Alto Adige, 7 apr 05

 

«Siamo noi il partito più vicino alla gente» 
       
Mauro Minniti e i 27 candidati guardano al volontariato e all'impegno sociale 
       

Enrico Oliari: «La minoranza gay ha soltanto doveri» 
       
    
       MERANO. Un programma ed un impegno tutto proiettato nel sociale, quello di Alleanza Nazionale, che ieri ha presentato una rinnovatissima lista che affiancherà Mauro Minniti nella tortuosa corsa alla carica di sindaco.

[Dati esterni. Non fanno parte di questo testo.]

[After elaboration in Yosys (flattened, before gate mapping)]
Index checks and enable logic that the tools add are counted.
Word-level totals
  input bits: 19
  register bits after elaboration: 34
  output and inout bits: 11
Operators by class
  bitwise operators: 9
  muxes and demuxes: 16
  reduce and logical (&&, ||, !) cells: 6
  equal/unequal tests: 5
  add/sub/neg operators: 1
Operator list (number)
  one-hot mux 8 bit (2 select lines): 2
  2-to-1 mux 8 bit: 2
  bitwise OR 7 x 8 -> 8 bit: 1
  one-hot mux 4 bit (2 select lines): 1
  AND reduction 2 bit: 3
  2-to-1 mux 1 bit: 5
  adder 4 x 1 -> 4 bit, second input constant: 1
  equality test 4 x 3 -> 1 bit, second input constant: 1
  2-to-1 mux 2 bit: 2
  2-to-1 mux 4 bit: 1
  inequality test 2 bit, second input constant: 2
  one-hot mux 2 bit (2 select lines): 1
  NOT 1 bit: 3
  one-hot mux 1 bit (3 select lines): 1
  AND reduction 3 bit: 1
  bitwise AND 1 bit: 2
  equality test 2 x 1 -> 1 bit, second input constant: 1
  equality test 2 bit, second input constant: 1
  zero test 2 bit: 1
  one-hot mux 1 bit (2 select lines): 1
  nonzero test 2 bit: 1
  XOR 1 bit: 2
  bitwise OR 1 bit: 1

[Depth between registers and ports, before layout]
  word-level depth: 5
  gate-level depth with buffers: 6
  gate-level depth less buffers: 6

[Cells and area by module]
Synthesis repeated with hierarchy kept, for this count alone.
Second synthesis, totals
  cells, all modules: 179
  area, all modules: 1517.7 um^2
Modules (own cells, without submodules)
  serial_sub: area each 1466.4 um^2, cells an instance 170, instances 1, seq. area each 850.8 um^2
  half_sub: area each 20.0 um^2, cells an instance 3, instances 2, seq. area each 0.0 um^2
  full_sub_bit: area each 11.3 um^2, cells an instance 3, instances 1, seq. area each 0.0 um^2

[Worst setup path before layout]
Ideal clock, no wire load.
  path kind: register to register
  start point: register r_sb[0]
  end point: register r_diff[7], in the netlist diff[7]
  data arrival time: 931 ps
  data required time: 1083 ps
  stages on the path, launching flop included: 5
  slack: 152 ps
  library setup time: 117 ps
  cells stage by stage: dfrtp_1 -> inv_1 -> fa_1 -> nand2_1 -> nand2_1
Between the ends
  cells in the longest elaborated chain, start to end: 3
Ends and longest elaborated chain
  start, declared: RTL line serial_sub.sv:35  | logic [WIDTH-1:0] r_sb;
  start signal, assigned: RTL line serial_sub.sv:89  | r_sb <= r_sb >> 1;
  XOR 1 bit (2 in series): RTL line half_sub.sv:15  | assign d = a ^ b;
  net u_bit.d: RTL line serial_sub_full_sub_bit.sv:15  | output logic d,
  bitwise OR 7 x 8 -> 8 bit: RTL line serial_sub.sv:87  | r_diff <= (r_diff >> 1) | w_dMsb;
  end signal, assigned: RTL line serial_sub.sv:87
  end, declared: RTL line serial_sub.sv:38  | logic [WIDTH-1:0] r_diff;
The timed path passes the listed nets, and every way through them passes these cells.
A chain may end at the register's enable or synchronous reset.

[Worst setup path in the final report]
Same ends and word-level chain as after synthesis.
$ cat config.mk
export PLATFORM = sky130hd
export DESIGN_NAME = gpio_axil_irq
export DESIGN_NICKNAME = d
export VERILOG_FILES = /design/src/rtl/gpio_axil_pkg.sv /design/src/rtl/gpio_sync_edge.sv /design/src/rtl/gpio_axil_irq.sv
export SDC_FILE = /design/constraint.sdc
export NUM_CORES = 1
export LEC_CHECK = 0
export CORE_ASPECT_RATIO = 0.75
export CORE_UTILIZATION = 30
export CTS_CLUSTER_SIZE = 24
export DETAILED_ROUTE_END_ITERATION = 10
export GPL_ROUTABILITY_DRIVEN = 0
export SYNTH_ARGS = -nofsm -noshare
export SYNTH_HDL_FRONTEND = slang
export SYNTH_SLANG_ARGS = --single-unit
$ cat constraint.sdc
create_clock -name s_axi_aclk -period 4.45 [get_ports s_axi_aclk]
set_input_delay 0.445 -clock s_axi_aclk [delete_from_list [all_inputs] [get_ports s_axi_aclk]]
set_output_delay 0.445 -clock s_axi_aclk [all_outputs]
set_load 0.005 [all_outputs]
File: src/rtl/dmem_arbiter_pkg.sv
// dmem_pkg: shared definitions for the data-memory arbiter slice.
//   - state_t   : arbiter FSM encoding (IDLE/ACCESS/RESP)
//   - PORT_CPU  : requester index of the CPU load/store path
//   - PORT_DBG  : requester index of the debug/loader path
//   - *_DEF     : default widths and memory depth
package dmem_pkg;

    localparam int unsigned DATA_W_DEF = 32;
    localparam int unsigned ADDR_W_DEF = 32;
    localparam int unsigned DEPTH_DEF  = 32;

    localparam logic PORT_CPU = 1'b0;
    localparam logic PORT_DBG = 1'b1;

    typedef enum logic [1:0] {
        IDLE   = 2'd0,
        ACCESS = 2'd1,
        RESP   = 2'd2
    } state_t;

endpackage

File: src/rtl/dmem_arbiter_if.sv
// dmem_arbiter_if: bundles both requester channels and the memory strobes.
//   reqN_valid/ready/write/addr/wdata : request channel of port N (0 = CPU, 1 = debug)
//   rspN_valid/rdata/err              : response channel of port N
//   mem_write/read/address/wdata      : strobes towards the data memory
//   mem_rdata                         : registered read data from the memory
// Modports: master = requesters + memory side, slave = the arbiter.
interface dmem_arbiter_if #(
    parameter int unsigned DATA_W = 32,
    parameter int unsigned ADDR_W = 32
);
    logic              req0_valid;
    logic              req0_ready;
    logic              req0_write;
    logic [ADDR_W-1:0] req0_addr;
    logic [DATA_W-1:0] req0_wdata;
    logic              rsp0_valid;
    logic [DATA_W-1:0] rsp0_rdata;
    logic              rsp0_err;

    logic              req1_valid;
    logic              req1_ready;
    logic              req1_write;
    logic [ADDR_W-1:0] req1_addr;
    logic [DATA_W-1:0] req1_wdata;
    logic              rsp1_valid;
    logic [DATA_W-1:0] rsp1_rdata;
    logic              rsp1_err;

    logic              mem_write;
    logic              mem_read;
    logic [ADDR_W-1:0] mem_address;
    logic [DATA_W-1:0] mem_wdata;
    logic [DATA_W-1:0] mem_rdata;

    modport master (
        output req0_valid, req0_write, req0_addr, req0_wdata,
        input  req0_ready, rsp0_valid, rsp0_rdata, rsp0_err,
        output req1_valid, req1_write, req1_addr, req1_wdata,
        input  req1_ready, rsp1_valid, rsp1_rdata, rsp1_err,
        input  mem_write, mem_read, mem_address, mem_wdata,
        output mem_rdata
    );

    modport slave (
        input  req0_valid, req0_write, req0_addr, req0_wdata,
        output req0_ready, rsp0_valid, rsp0_rdata, rsp0_err,
        input  req1_valid, req1_write, req1_addr, req1_wdata,
        output req1_ready, rsp1_valid, rsp1_rdata, rsp1_err,
        output mem_write, mem_read, mem_address, mem_wdata,
        input  mem_rdata
    );
endinterface

File: src/rtl/dmem_arbiter_rr_arb2.sv
// rr_arb2: combinational 2-way round-robin picker.
//   valid_i      : request present per port
//   last_grant_i : port granted most recently
//   grant_o      : one-hot winner (all zero when nothing is valid)
module rr_arb2 (
    input  logic [1:0] valid_i,
    input  logic       last_grant_i,
    output logic [1:0] grant_o
);
    // On a tie the port that did not win last time goes first.
    always_comb begin
        grant_o    = '0;
        grant_o[0] = valid_i[0] & (~valid_i[1] | last_grant_i);
        grant_o[1] = valid_i[1] & (~valid_i[0] | ~last_grant_i);
    end
endmodule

Lista che ha perso per frizioni interne l'ex capogruppo Enrico Lofoco e per "stanchezza" il consigliere Paolo Nardo, «ma che rispetto al 2000 ha fatto importanti passi avanti ed è rappresentativa della realtà professionale ed umana della nostra città, la più povera della provincia».
       Mauro Minniti si è detto orgoglioso di rappresentare la «questa comunità e soprattutto una così lista largamente innovativa», composta in massima parte da persone ben inserite nel tessuto sociale meranese ma alla prima esperienza effettiva in politica. Per la composizione dell'elenco sono stati abbandonati i criteri del passato, che vedeva tutti i candidati in ordine alfabetico dopo i consiglieri uscenti. «Affidato alla capogruppo Sabrina Salaris, meritatamente direi, il ruolo di capolista, poi abbiamo proceduto per estrazione, offrendo pari opportunità anche a diverse persone che in questo periodo hanno lavorato per il partito senza godere del palcoscenico garantito dal consiglio comunale». Ecco allora spiegata, ai primi posti, la presenza di Loredana Vincenzi che guida il circolo cittadino di An e del dottor Pier Emilio Gualazzini, davanti al consigliere Cortesia. Dopo la breve introduzione è toccato ai candidati, 27 tra i quali 7 donne e 4 appartenenti al risorto gruppo giovanile di "Azione giovani", presentarsi. Sabrina Salaris ha stigmatizzato la scorsa comunicazione tra amministrazione uscente e cittadini (casi tunnel e terme), reclamando la necessità di «garantire le medesime opportunità a tutti i cittadini». Giuseppe Roat ha invece sottolineato come il partito abbia sempre operato «con onestà, modestia e correttezza, riuscendo ad ottenere significative risposte delle quali andare orgogliosi». Da Marcello Scaccia è venuto un ringraziamento all'amministrazione «per aver accolto gran parte delle richieste avanzate attraverso le interrogazioni». Pietro Cortesia, chiamato tra i banchi del consiglio nell'ultimo anno e mezzo, si è detto lusingato della confermata fiducia da parte del partito ed assicurato il massimo impegno. Emilio Gualazzini ha subito precisato di essere «un medico prestato alla politica» e di aver accettato la candidatura perché gli offre l'opportunità di denunciare «la vergogna che si vive in certi settori dell'assistenza e la prepotenza di chi gestisce enti che sono tutt'altro che benefici». Enrico Oliari ha deciso di cogliere l'occasione offertagli da An principalmente per pubblicizzare due idee: «Operare in favore della minoranza gay che è l'unica ad avere solo diritti e nessun dovere e poi, in qualità di membro del cda della Fondazione Pitsch, impegnarmi per l'abbassamento delle rette nelle case di riposo locali che dissanguano le famiglie».
       Una volontà, quella del sostegno verso i più deboli, che è stata il leit-motiv della presentazione, ripresa negli interventi di tutti gli altri candidati. I giovani, in particolare da Dany Polonio e Michele Volpato, hanno invece lamentato una città «morta» e assicurato un contributo di «idee nuove».
       A chiudere la presentazione ancora Mauro Minniti, per il quale «il vento delle regionali non turberà il nostro rapporto con l'elettore, che è un misto di conoscenza, fiducia e stima» e quindi respinto l'ipotesi che la mancata convergenza su un candidato unico con Forza Italia rappresenti un'occasione mancata.